# A HISTORIC RECORD SMASHING EF4 TORNADO HIT ARK se MO & WESTERN KY LAST NIGHT... strongest EF4 on Record for DEC



## wxdavid (Dec 22, 2015)

his event may have killed 100... This event Ties or break the longest tracked/ lived TOR on record the in MARCH of 1925 that killed 700 --- called the TRI state TORNADO


----------



## wxdavid (Dec 22, 2015)

Railroad





















cars not just knocked over but actually destroyed by 202 mph winds 2 townSreally hard ht ... BREMEN KY and MAYFIELD KY


----------



## wxdavid (Dec 22, 2015)

from Dr Jeff Masters weather underground

here are the TOP 25 worst Tornado disasters in the USA. As you can see 24 of them were in APRIL MAY JUNE JULY and 1 --the TRI-STATE 1925 Tornado --was in MARCH.

we have ** NEVER ** seen a EF4 TOR on the ground this long... with 202 mph winds.... caused THIS much damage and kill this many in DECEMBER.

*Ready for the PUINCH LINE folks.? This could happen again next week DEC 16 or DEC 18 in the EXACT SAME AREA.*

IMO... this event IS climate related.

To be sure I can present 500 mb maps of almost identical pattern from 30 years ... 50 years ago ... 80 years ago ...100 years ago... but THIS did NOT happen in DECEMBER.

Something IS different.
Arguing about the cause is now secondary.


----------



## Mark Oomkes (Dec 10, 2000)

wxdavid said:


> IMO... this event IS climate related.


But I thought the weather didn't make climate?


----------



## Hydromaster (Jun 11, 2018)

Why is it so cold over in Russia right now?
Some sort of oscillation


----------



## wxdavid (Dec 22, 2015)

Hydromaster said:


> Why is it so cold over in Russia right now?
> Some sort of oscillation


GOOD QUESTION -- its called the AO or ARCTIC OSCILLATION.

This diagram from December 4 shows why Siberia Russia and much of Europe has been so cold while the US has been relatively mild. There are two polar vortex features on this map of the Northern Hemisphere

Polar Vortex 1 (PV1) was located in central Siberia and extends into Central and Eastern Europe. It is much larger than a polar vortex 2 (PV2) which is located in Far North Central Canada north of Hudson's Bay.

The black arrows around the different polar vortex features show the circulation pattern. Notice that with the big polar vortex ( PV1) the circulation pattern shown by The Black Arrow covers much of Siberia as well as Central and Western Russia and a good portion of Europe which is why these areas are much colder than normal.

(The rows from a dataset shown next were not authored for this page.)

--- src/rtl/gnf_phase_gen_pkg.sv ---
// Shared constants and helpers for the N-phase sequence generator.
// The helpers work on a fixed maximum width, so any PHASES up to
// GNF_MAX_PHASES can reuse them without a parameterised package.
package gnf_pkg;

    localparam int GNF_MAX_PHASES = 32;

    // Sequence mode: Johnson walks 2*PHASES steps, ring walks PHASES steps.
    localparam logic GNF_JOHNSON = 1'b0;
    localparam logic GNF_RING    = 1'b1;

    // Rotation direction.
    localparam logic GNF_FWD = 1'b0;
    localparam logic GNF_REV = 1'b1;

    // Number of steps in one full electrical cycle for the given mode.
    function automatic int gnf_steps(input int phases, input logic mode);
        return (mode == GNF_RING) ? phases : 2 * phases;
    endfunction

    // Phase pattern for a given step index. The pattern is always decoded
    // from the index, so an out-of-family pattern can never be produced.
    function automatic logic [GNF_MAX_PHASES-1:0] gnf_decode(input int phases,
                                                             input int sector,
                                                             input logic mode);
        logic [GNF_MAX_PHASES-1:0] pattern;
        pattern = '0;
        for (int i = 0; i < GNF_MAX_PHASES; i++) begin
            if (i < phases) begin
                if (mode == GNF_RING) begin
                    pattern[i] = (sector == i);
                end else begin
                    pattern[i] = (sector > i) && (sector <= i + phases);
                end
            end
        end
        return pattern;
    endfunction

endpackage
==> src/rtl/nios2_oci_dct_pkg.sv <==
// nios2_oci_dct_pkg: shared widths and end-of-test state for the DCT packer
package nios2_oci_dct_pkg;
  localparam int DCT_CODE_W = 2;
  localparam int DCT_SLOTS = 15;
  localparam int DCT_BUF_W = DCT_CODE_W * DCT_SLOTS;
  localparam int DCT_CNT_W = 4;
  typedef enum logic [1:0] {RUN, DRAIN, DONE} dct_state_t;
endpackage

==> src/rtl/nios2_oci_dct_outreg.sv <==
// nios2_oci_dct_outreg: valid/ready holding register for one packed DCT frame
module nios2_oci_dct_outreg
  import nios2_oci_dct_pkg::*;
#(
  parameter int BUF_W = DCT_BUF_W,
  parameter int CNT_W = DCT_CNT_W
) (
  input  logic             clk,
  input  logic             reset,
  input  logic             load,
  input  logic [BUF_W-1:0] load_buf,
  input  logic [CNT_W-1:0] load_cnt,
  input  logic             out_ready,
  output logic             out_valid,
  output logic [BUF_W-1:0] dct_buffer,
  output logic [CNT_W-1:0] dct_count
);
  always_ff @(posedge clk) begin
    if (reset) begin
      out_valid <= 1'b0;
      dct_buffer <= '0;
      dct_count <= '0;
    end else if (load) begin
      out_valid <= 1'b1;
      dct_buffer <= load_buf;
      dct_count <= load_cnt;
    end else if (out_ready) begin
      out_valid <= 1'b0;
    end
  end
endmodule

However the PV in north central Canada 9PV20 is significantly smaller and the black arrows show that it's circulation does not even come close to the u.s. Canada border. . As a result all of the Arctic air is located north of the u.s. Canada border.


----------



## Hydromaster (Jun 11, 2018)

So isn’t that the real reason it’s warm in some regions and nothing to do with climate change?


----------



## wxdavid (Dec 22, 2015)

Hydromaster said:


> So isn't that the real reason it's warm in some regions and nothing to do with climate change?


 NO


----------



## Hydromaster (Jun 11, 2018)

Yes


----------



## wxdavid (Dec 22, 2015)

JMHO ..... The mistake that climate change deniers are making is that they are unable to use their critical thinking skills beyond their preconceived notions about what is going on.

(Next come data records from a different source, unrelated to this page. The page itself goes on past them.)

File: config.mk
export PLATFORM = sky130hd
export DESIGN_NAME = spi_flash_dma
export DESIGN_NICKNAME = d
export VERILOG_FILES = /design/src/rtl/spi_flash_dma.sv
export SDC_FILE = /design/constraint.sdc
export NUM_CORES = 1
export LEC_CHECK = 0
export ABC_CLOCK_PERIOD_IN_PS = 2810
export BUFFER_PORTS_ARGS = -buffer_cell sky130_fd_sc_hd__buf_2
export CAP_MARGIN = 20
export CORE_MARGIN = 1.5
export CORE_UTILIZATION = 58
export DETAILED_ROUTE_END_ITERATION = 10
export GPL_TIMING_DRIVEN = 0
export PLACE_DENSITY = 0.76
export SYNTH_ARGS = -nofsm -noshare
export SYNTH_HDL_FRONTEND = slang
export SYNTH_SLANG_ARGS = --single-unit
File: constraint.sdc
create_clock -name CLK -period 2.81 [get_ports CLK]
set_input_delay 0.281 -clock CLK [delete_from_list [all_inputs] [get_ports CLK]]
set_output_delay 0.281 -clock CLK [all_outputs]
set_load 0.1 [all_outputs]
File: src/rtl/spi_flash_dma.sv
// spi_flash_dma: CPU-programmed loader that reads 16-bit words from SPI flash with a
// standard READ (0x03) command and pushes each word to the graphics memory arbiter
// over a valid/ready write channel.
//
// Ports:
//   CLK, RST                  clock, synchronous active-high reset
//   ADDRESS, DATA_IN, WR      register window write side (0 FADDR_LO, 1 FADDR_HI, 2 DEST,
//                             3 COUNT, 4 CTRL/STATUS)
//   DATA_OUT                  registered read data for ADDRESS (1-cycle latency)
//   SCK, MOSI, MISO, CS_N     SPI mode 0 flash interface
//   flash_dma_*               word write channel toward the graphics arbiter
//   DONE                      one-cycle pulse on completion or abort
module spi_flash_dma #(
  parameter int unsigned CLK_DIV = 1
) (
  input  logic        CLK,
  input  logic        RST,
  input  logic [3:0]  ADDRESS,
  input  logic [15:0] DATA_IN,
  output logic [15:0] DATA_OUT,
  input  logic        WR,
  output logic        SCK,
  output logic        MOSI,
  input  logic        MISO,
  output logic        CS_N,
  output logic        flash_dma_wvalid,
  input  logic        flash_dma_wready,
  output logic [15:0] flash_dma_address,
  output logic [15:0] flash_dma_data,
  output logic        DONE
);

  localparam logic [7:0] DivMax = 8'(CLK_DIV);

  typedef enum logic [2:0] {
    StIdle,
    StCsSetup,
    StCmd,
    StData,
    StWaitWr,
    StCsHold
  } state_e;

  state_e      state_q, state_d;
  logic [15:0] faddr_lo_q, faddr_lo_d;
  logic [7:0]  faddr_hi_q, faddr_hi_d;
  logic [15:0] dest_q, dest_d;
  logic [15:0] count_q, count_d;
  logic        done_flag_q, done_flag_d;
  logic        done_q, done_d;
  logic [15:0] rem_q, rem_d;
  logic [15:0] waddr_q, waddr_d;
  logic [31:0] shift_q, shift_d;
  logic [15:0] rx_q, rx_d;
  logic [4:0]  bit_q, bit_d;
  logic [7:0]  div_q, div_d;
  logic        sck_q, sck_d;
  logic        cs_n_q, cs_n_d;
  logic [15:0] rdata_q, rdata_d;

  logic busy, div_wrap, ctrl_wr, go, abort;

  always_comb begin
    state_d     = state_q;
    faddr_lo_d  = faddr_lo_q;
    faddr_hi_d  = faddr_hi_q;
    dest_d      = dest_q;
    count_d     = count_q;
    done_flag_d = done_flag_q;
    done_d      = 1'b0;
    rem_d       = rem_q;
    waddr_d     = waddr_q;
    shift_d     = shift_q;
    rx_d        = rx_q;
    bit_d       = bit_q;
    div_d       = div_q;
    sck_d       = sck_q;
    cs_n_d      = cs_n_q;
    rdata_d     = 16'h0000;

    busy     = (state_q != StIdle);
    div_wrap = (div_q == DivMax);
    ctrl_wr  = WR && (ADDRESS == 4'd4);
    go       = ctrl_wr && DATA_IN[0];
    abort    = ctrl_wr && DATA_IN[1];

    // Configuration is frozen while a transfer runs.
    if (WR && !busy) begin
      case (ADDRESS)
        4'd0:    faddr_lo_d = DATA_IN;
        4'd1:    faddr_hi_d = DATA_IN[7:0];
        4'd2:    dest_d     = DATA_IN;
        4'd3:    count_d    = DATA_IN;
        default: ;
      endcase
    end
    if (ctrl_wr && DATA_IN[2]) begin
      done_flag_d = 1'b0;
    end

    // Half-period divider runs only in states that time SCK; WAIT_WR freezes it.
    if (state_q inside {StCsSetup, StCmd, StData, StCsHold}) begin
      div_d = div_wrap ? 8'd0 : div_q + 8'd1;
    end

    case (state_q)
      StIdle: begin
        if (go) begin
          if (count_q != 16'd0) begin
            state_d     = StCsSetup;
            cs_n_d      = 1'b0;
            shift_d     = {8'h03, faddr_hi_q, faddr_lo_q};
            rem_d       = count_q;
            waddr_d     = dest_q;
            div_d       = 8'd0;
            bit_d       = 5'd0;
            done_flag_d = 1'b0;
          end else begin
            done_d      = 1'b1;
            done_flag_d = 1'b1;
          end
        end
      end
      StCsSetup: begin
        if (div_wrap) begin
          state_d = StCmd;
        end
      end
      StCmd: begin
        if (div_wrap) begin
          sck_d = ~sck_q;
          // Shift on the falling edge so MOSI is stable across the next rise.
          if (sck_q) begin
            shift_d = {shift_q[30:0], 1'b0};
            bit_d   = bit_q + 5'd1;
            if (bit_q == 5'd31) begin
              state_d = StData;
            end
          end
        end
      end
      StData: begin
        if (div_wrap) begin
          sck_d = ~sck_q;
          if (!sck_q) begin
            // Bytes arrive MSB-first; the first byte lands in the low half of the word.
            if (bit_q < 5'd8) begin
              rx_d[7:0] = {rx_q[6:0], MISO};
            end else begin
              rx_d[15:8] = {rx_q[14:8], MISO};
            end
            bit_d = bit_q + 5'd1;
            if (bit_q == 5'd15) begin
              state_d = StWaitWr;
              bit_d   = 5'd0;
            end
          end
        end
      end
      StWaitWr: begin
        // The 16th rising edge is followed by a falling edge on entry; SCK then stays low.
        sck_d = 1'b0;
        if (flash_dma_wready) begin
          rem_d   = rem_q - 16'd1;
          waddr_d = waddr_q + 16'd1;
          div_d   = 8'd0;
          state_d = (rem_q != 16'd1) ? StData : StCsHold;
        end
      end
      StCsHold: begin
        if (div_wrap) begin
          state_d     = StIdle;
          cs_n_d      = 1'b1;
          done_d      = 1'b1;
          done_flag_d = 1'b1;
        end
      end
      default: state_d = StIdle;
    endcase

    if (abort && busy) begin
      state_d     = StIdle;
      cs_n_d      = 1'b1;
      sck_d       = 1'b0;
      shift_d     = 32'd0;
      div_d       = 8'd0;
      bit_d       = 5'd0;
      done_d      = 1'b1;
      done_flag_d = 1'b1;
    end

    case (ADDRESS)
      4'd0:    rdata_d = faddr_lo_q;
      4'd1:    rdata_d = {8'h00, faddr_hi_q};
      4'd2:    rdata_d = dest_q;
      4'd3:    rdata_d = count_q;
      4'd4:    rdata_d = {14'd0, done_flag_q, busy};
      default: rdata_d = 16'h0000;
    endcase
  end

  always_ff @(posedge CLK) begin
    if (RST) begin
      state_q     <= StIdle;
      faddr_lo_q  <= 16'd0;
      faddr_hi_q  <= 8'd0;
      dest_q      <= 16'd0;
      count_q     <= 16'd0;
      done_flag_q <= 1'b0;
      done_q      <= 1'b0;
      rem_q       <= 16'd0;
      waddr_q     <= 16'd0;
      shift_q     <= 32'd0;
      rx_q        <= 16'd0;
      bit_q       <= 5'd0;
      div_q       <= 8'd0;
      sck_q       <= 1'b0;
      cs_n_q      <= 1'b1;
      rdata_q     <= 16'd0;
    end else begin
      state_q     <= state_d;
      faddr_lo_q  <= faddr_lo_d;
      faddr_hi_q  <= faddr_hi_d;
      dest_q      <= dest_d;
      count_q     <= count_d;
      done_flag_q <= done_flag_d;
      done_q      <= done_d;
      rem_q       <= rem_d;
      waddr_q     <= waddr_d;
      shift_q     <= shift_d;
      rx_q        <= rx_d;
      bit_q       <= bit_d;
      div_q       <= div_d;
      sck_q       <= sck_d;
      cs_n_q      <= cs_n_d;
      rdata_q     <= rdata_d;
    end
  end

  assign SCK               = sck_q;
  assign MOSI              = shift_q[31];
  assign CS_N              = cs_n_q;
  assign flash_dma_wvalid  = (state_q == StWaitWr);
  assign flash_dma_address = waddr_q;
  assign flash_dma_data    = rx_q;
  assign DONE              = done_q;
  assign DATA_OUT          = rdata_q;

endmodule

==> impl_metrics.env, run 1 <==
export IMPL_routed_via_density=6.258
export IMPL_wl_um=22440
export IMPL_initial_core_util=0.6008
export IMPL_async_reset_ff_frac=0
export IMPL_grtUsageTotal=0.3269
export IMPL_dp_hpwl_um=15950
export IMPL_p_seq_frac=0.430
export IMPL_clkTransAtPathRegs_ns=0.07
export IMPL_cts_path_max_buffers=2
export IMPL_placedCellCount=1191
export IMPL_die_x_um=118.0
export IMPL_htreeDepth=4
export IMPL_fillCellCount=1066
export IMPL_antenna_found_initial=0
export IMPL_synth_ff_type="dfxtp_1"
export IMPL_gp_congestion=0.9638
export IMPL_fin_crit_ns=2.628
export IMPL_worstPathMaxFanout=6
export IMPL_avgSynthCellArea_um2=8.139
export IMPL_grt_setup_unrepaired="no"
export IMPL_cts_tree="yes"
export IMPL_cp_required_ns=3.14
export IMPL_rows=41
export IMPL_p_sw_mw=1.623
export IMPL_ys_types=63
export IMPL_max_slew_margin=0.2606
export IMPL_worstSkewPairLatency_ns=0.44
export IMPL_fin_crit_sh=0.9353
export IMPL_netlist_area_um2=7675
export IMPL_fin_cells=1227
export IMPL_grt_pass1_wl_um=36170
export IMPL_numPortBuffers=75
export IMPL_dr_pass1_iters=9
export IMPL_grt_max_degree=17
export IMPL_pin_count=78
export IMPL_worstSetupPathType="flip-flop to flip-flop"
export IMPL_synthDominantCellAreaShare=0.4486
export IMPL_fp_dieH_um=118.0
export IMPL_grt_pass1_vias=6939
export IMPL_die_area_um2=13930
export IMPL_synth_edf_count=0
export IMPL_fin_total_pwr_mw=5.908
export IMPL_synth_area_leaders="dfxtp_1 45%, a21oi_1 7.8%, nand2_1 6.9%, mux2i_1 5.6%, nor2_1 5.0%"
export IMPL_peakVddDrop_v=0.0004648
export IMPL_coreArea_um2=12770
export IMPL_numCtsBuffers=17
export IMPL_max_cap_viol_count=0
export IMPL_status="finished clean"
export IMPL_leakagePower_nw=3.172
export IMPL_clkPwrFrac=0.430
export IMPL_combPwrFrac=0.140
export IMPL_tightest_slew_ns=1.100
export IMPL_powerDensity_nw_per_um2=659.0
export IMPL_slew_violations=0
export IMPL_diodes=0
export IMPL_vias=7679
export IMPL_syn_num_nets=977
export IMPL_setup_tns_ns=0
export IMPL_cp_arrival_ns=2.96
export IMPL_ys_warn_count=0
export IMPL_postCtsHoldBufs=0
export IMPL_routedWlPerCell_um=18.29
export IMPL_p_int_mw=4.285
export IMPL_fmax_mhz=380.5
export IMPL_cp_end_kind="flip-flop"
export IMPL_setup_viol=0
export IMPL_skew_ns=0.006310
export IMPL_overflow=0
export IMPL_hold_violations=0
export IMPL_drc_errors=0
export IMPL_drive_gt1_frac=0.1318
export IMPL_ys_seq_area_frac=0.4486
export IMPL_cts_root_buf="clkbuf_16"
export IMPL_area_growth_pct=16.81
export IMPL_layout_setup_ws_ns=0.1819
export IMPL_final_common_cell="dfxtp_1"
export IMPL_ant_nets=0
export IMPL_p_sw_frac=0.2747
export IMPL_utilization=0.7018
export IMPL_final_cell_mix="172 x dfxtp_1, 141 x nand2_1, 119 x a21oi_1"
export IMPL_yosys_area_top_type="dfxtp_1"
export IMPL_pre_cts_ws_ns=-0.04987
export IMPL_nets=1076
export IMPL_min_path_type="primary input to flip-flop"
export IMPL_cp_start_kind="flip-flop"
export IMPL_drtIter0Drc=1112
export IMPL_synthCells=943
export IMPL_ys_seq_elements=172
export IMPL_cts_sinks=172
-- path summary, 6_finish.rpt --
| check | start | to | slack [ns] | cells past startpoint |
|---|---|---|---|---|
| worst max-delay path | div_q[0]$_SDFF_PP0_ | state_q[2]$_SDFFE_PP0P_ | 0.18 | 9 |
| worst min-delay path | MISO | flash_dma_data[0]$_SDFFE_PP0P_ | 0.10 | 3 |
| worst max register to register | div_q[0]$_SDFF_PP0_ | state_q[2]$_SDFFE_PP0P_ | 0.18 | 9 |
| worst min register to register | shift_q[29]$_SDFFE_PP0P_ | shift_q[30]$_SDFFE_PP0P_ | 0.45 | 2 |
-- synth_stat cells (6+ instances only) --
cell type    n
dfxtp_1    172
nor4_1      10
nor3_1      18
o21ai_0     42
nand4_1      6
a31oi_1      9
ha_1         9
nor2_1     103
clkbuf_1    58
nand2_1    141
a22oi_1      6
a211oi_1    25
mux2i_1     43
nand3_1     62
inv_1       11
a21oi_1    119
or3_1        8
a222oi_1    16
and3_1       6
-- power groups by stage --
| stage | Sequential (mW) | Clock [mW] | Combinational (mW) |
|---|---|---|---|
| 6_report | 2.54 | 2.54 | 0.825 |
| 5_1_grt | 2.55 | 2.65 | 0.894 |
| 4_1_cts | 2.54 | 2.55 | 0.801 |
| 3_5_place_dp | 2.59 | 0 | 0.758 |
| 3_3_place_gp | 2.59 | 0 | 0.753 |
| 2_1_floorplan | 2.59 | 0 | 0.553 |
-- flip-flops by register name (all words and copies together), names as in the netlist, 3 cells and up --
name and cells:
flash_dma_data 16, faddr_hi_q 8, state_q 3, bit_q 5, shift_q 32, flash_dma_address 16
faddr_lo_q 16, DATA_OUT 16, rem_q 16, count_q 16, dest_q 16, div_q 8
-- logic make-up (layout without fill, tap and decap cells) --
kind of cell | count (synthesis) | in the layout | share of synthesized area
multiplexers | 43 | 43 | 0.05608
AO/OA/AOI/OAI | 243 | 243 | 0.1914
buffers and inverters | 76 | 188 | 0.03978
adder cells (fa/ha/maj) | 9 | 9 | 0.01467
flip-flops | 172 | 172 | 0.4486
AND/OR/NAND/NOR | 393 | 393 | 0.2414
XOR/XNOR | 7 | 7 | 0.007988
-- metrics by stage --
stage	hold slack, ns	area, um^2
floorplan	0.4170	7675
finish	0.1031	8965
detailed placement	0.4481	8275
global placement	0.4398	8265
global route	0.1105	8965
CTS	0.1009	8944
-- timing repair --
item / CTS / global route
pin swaps: 1 / 0
endpoints found under the setup margin: 7 / 25
buffers inserted: 3 / 0
resized for setup: 1 / 11
-- layout make-up --
cell class,count,area [um^2],area share
inverters,11,41.29,0.004606
flip-flops and latches,172,3443,0.3841
clock buffers,19,452.9,0.05052
repair buffers,80,415.4,0.04634
multi-input cells,695,3938,0.4392
clock inverters,13,190.2,0.02121
well taps,172,215.2,0.02401
plain buffers,65,269.0,0.03001
-- critical path, stage by stage, from the launching register on --
cell and delay [ns]:
dfxtp_1 0.43, ha_1 0.17, or4b_4 0.47, nor4_4 0.27
buf_4 0.20, buf_4 0.13, nor2_1 0.05, nor3_2 0.39
o31ai_1 0.13, a32o_1 0.28
-- routing by layer --
layer,vias up,GRT usage,share of wire
li1,3580,-,-
met1,3601,0.4427,0.43
met2,425,0.5124,0.45
met3,73,0.07558,0.091
met4,0,0.1159,0.034
met5,-,0,0
No activity file was read; power rests on OpenSTA's default activity.
==> run 2: changes to the inputs <==
--- a/config.mk
+++ b/config.mk
@@ -13,6 +13,8 @@
 export DETAILED_ROUTE_END_ITERATION = 10
 export GPL_TIMING_DRIVEN = 0
 export PLACE_DENSITY = 0.76
+export SETUP_SLACK_MARGIN = 0.5
+export SLEW_MARGIN = 20
 export SYNTH_ARGS = -nofsm -noshare
 export SYNTH_HDL_FRONTEND = slang
 export SYNTH_SLANG_ARGS = --single-unit
==> run 2 against run 1 <==
Against the previous run:
- critical path depth up 1
- clock power decreased by 13%
- clock skew grew 0.0027 ns
==> impl_metrics.env, run 2 (synthesis results as in run 1) <==
export IMPL_rows=41
export IMPL_numPortBuffers=75
export IMPL_max_slew_margin=0.3058
export IMPL_powerDensity_nw_per_um2=622.7
export IMPL_dr_pass1_iters=9
export IMPL_final_cell_mix="163 x dfxtp_1, 140 x nand2_1, 119 x a21oi_1"
export IMPL_skew_ns=0.009058
export IMPL_pin_count=78
export IMPL_worstSkewPairLatency_ns=0.43
export IMPL_cts_root_buf="clkbuf_16"
export IMPL_antenna_found_initial=0
export IMPL_area_growth_pct=18.85
export IMPL_grt_pass1_vias=7005
export IMPL_grt_setup_unrepaired="yes"
export IMPL_grt_max_degree=17
export IMPL_routedWlPerCell_um=18.28
export IMPL_tightest_slew_ns=1.033
export IMPL_drtIter0Drc=931
export IMPL_min_path_type="primary input to flip-flop"
export IMPL_cts_path_max_buffers=2
export IMPL_status="finished clean"
export IMPL_slew_violations=0
export IMPL_regMostFlops="shift_q"
export IMPL_dp_hpwl_um=16090
export IMPL_diodes=0
export IMPL_fin_total_pwr_mw=5.680
export IMPL_cp_arrival_ns=2.66
export IMPL_reg2reg_slack_ns=0.45
export IMPL_final_common_cell="dfxtp_1"
export IMPL_grt_pass1_wl_um=36200
export IMPL_grtUsageTotal=0.3249
export IMPL_postCtsHoldBufs=0
export IMPL_cts_tree="yes"
export IMPL_worstSetupPathType="flip-flop to flip-flop"
export IMPL_gp_congestion=0.9604
export IMPL_cts_sinks=172
export IMPL_drive_gt1_frac=0.1684
export IMPL_leakagePower_nw=3.252
export IMPL_nets=1085
export IMPL_routed_via_density=6.218
export IMPL_die_area_um2=13930
export IMPL_htreeDepth=4
export IMPL_wl_um=22580
export IMPL_overflow=0
export IMPL_setup_tns_ns=0
export IMPL_cp_start_kind="flip-flop"
export IMPL_fin_crit_ns=2.359
export IMPL_fin_crit_sh=0.8394
export IMPL_setup_viol=0
export IMPL_largest_register_ff_count=32
export IMPL_worstPathMaxFanout=8
export IMPL_numCtsBuffers=17
export IMPL_clkTransAtPathRegs_ns=0.06
export IMPL_hold_violations=0
export IMPL_peakVddDrop_v=0.0004882
export IMPL_max_cap_viol_count=0
export IMPL_cp_required_ns=3.12
export IMPL_initial_core_util=0.6008
export IMPL_coreArea_um2=12770
export IMPL_cp_end_kind="flip-flop"
export IMPL_vias=7679
export IMPL_ant_nets=0
export IMPL_die_x_um=118.0
export IMPL_fp_dieH_um=118.0
export IMPL_fmax_mhz=424.0
export IMPL_drc_errors=0
## run 2: repair_timing
| action | CTS | global route |
|---|---|---|
| setup endpoints to repair | 89 | 105 |
| pin swaps | 6 | 5 |
| gates resized for setup | 32 | 33 |
| setup buffers | 12 | 2 |
## run 2: metrics by stage
step	cells	instance area [um^2]	utilization	hold slack, ns	worst slack [ns]
2_1_floorplan	943	7685	-	0.4170	0.4372
3_3_place_gp	1190	8275	0.6479	0.4416	0.05849
3_5_place_dp	1190	8282	0.6483	0.4480	0.03578
4_1_cts	1233	9042	0.7079	0.09798	0.2627
5_1_grt	1235	9121	0.7141	0.1104	0.3561
6_report	1235	9121	0.7141	0.1081	0.4512
## run 2: path summary, 6_finish.rpt
kind | startpoint | endpoint | cells past startpoint
max | div_q[1]$_SDFF_PP0_ | flash_dma_data[6]$_SDFFE_PP0P_ | 10
min | MISO | flash_dma_data[0]$_SDFFE_PP0P_ | 3
max reg2reg | div_q[1]$_SDFF_PP0_ | flash_dma_data[6]$_SDFFE_PP0P_ | 10
min reg2reg | shift_q[29]$_SDFFE_PP0P_ | shift_q[30]$_SDFFE_PP0P_ | 2
## run 2: per-layer routing
metal,GRT usage,vias up,routed length [um]
met2,0.5037,405,10210
met1,0.4325,3607,9492
met5,0,-,0
li1,-,3596,-
met3,0.06589,71,1996
met4,0.1593,0,879
## run 2: worst max-delay path, stage by stage (launching register included)
cell and delay (ns):
dfxtp_2 0.32, inv_2 0.06, ha_4 0.11, or4b_4 0.46, nor4_4 0.16, buf_4 0.18
nand2_4 0.05, or4_4 0.50, buf_8 0.17, mux2i_1 0.15, nor2_1 0.05
## run 2: layout make-up
type,instances,area [um^2]
inverters,11,41.29
repair buffers,89,520.5
plain buffers,65,304.0
well taps,172,215.2
fillers,1053,3652
flip-flops and latches,172,3457
clock buffers,24,481.7
clock inverters,7,65.06
multi-input cells,695,4036
## run 2: report_power, final
| group | total, mW | switching [mW] | internal (mW) |
|---|---|---|---|
| logic | 0.926 | 0.609 | 0.316 |
| clock network | 2.21 | 0.930 | 1.28 |
| registers | 2.55 | 0.0555 | 2.49 |
| total | 5.68 | 1.60 | 4.08 |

The issue is often portrayed by climate Skeptics as a comparison between an event going on now and something that happened 50 or 75 or 100 years ago. The argument says if an event that happened today also occurred say 100 years ago …it proves that there is no artificial warming going on now.

For example, the warmest temperature ever recorded in the Western Hemisphere officially is 134 degrees in Death Valley California back in 1911. That record has been tied a couple of times in the past few years in the desert of California.

So the climate change skeptic or denier takes those 2 facts then engages in several massive leaps of non logic because they don't use critical thinking skills. Since it happened in the past … it somehow proves that there is no change in climate. 

it's sort of like saying well soldiers were killed in World War 1 by bullets and soldiers are being killed by bullets today therefore Warfare has not changed.


With respect to the Friday December 11th there have been strong tornadoes in the month of December during the past 50 years in other portions of the country.

But what happened on Friday in the TN valley region is different. The evidence is going to show that Friday DEC 11 Tornado is the strongest December Tornado on record… and has either tied or exceeded the previous record for the longest track on the ground ever..

It is true that there has been no significant increase in the number of tornadoes or in the intensity. But that is not the only way to measure or evaluate tornado activity. The area known as Tornado Alley has shifted significantly further to the east with tornadic activity increasing in the Ohio and Tennessee Valley and actually decreasing to some degree in the Plains.


----------



## Hydromaster (Jun 11, 2018)

There isn't any man made claiming change i.e. artificial warming, just isn't happening.

Look up the winter of 80-80 it was another warm El Niño winter it rained all winter in the northern regions of Minnesota& North Dakota.

you do know that volcanoes have been irrupt Ing in this modern day and age even today that is volcanic vents underneath the ocean, methane is spewing out of natural vents in n amounts unfathomable and unimaginable by man.
earth is an oscillation and we're in El Niña we have been a lot warmer than we are now….

Here are some scientific facts and charts for you















I'm not denying the climate is changing, I am denying man's role in it.

ps Global warming doesn't result in the extinction of man


----------



## Mark Oomkes (Dec 10, 2000)

I've never denied that the climate changes. I'm not skeptical that it changes.


----------



## Hydromaster (Jun 11, 2018)

The industrial revolution ie the spewing of methane and CO2 happened over a couple of generations. 

volcanoes are erupting yesterday & today they are spewing out more of the same gases in a week or day than we did in the industrial revolution threw today.


----------



## Fourteen Contracting Inc. (Jul 5, 2019)

wxdavid said:


> JMHO ..... The mistake that climate change deniers are making is that they are unable to use their critical thinking skills beyond their preconceived notions about what is going on.
> 
> The issue is often portrayed by climate Skeptics as a comparison between an event going on now and something that happened 50 or 75 or 100 years ago. The argument says if an event that happened today also occurred say 100 years ago …it proves that there is no artificial warming going on now.
> 
> ...


Possibly you have a preconceived notion about what climate change deniers are denying?

Edit: beat me to it x2


----------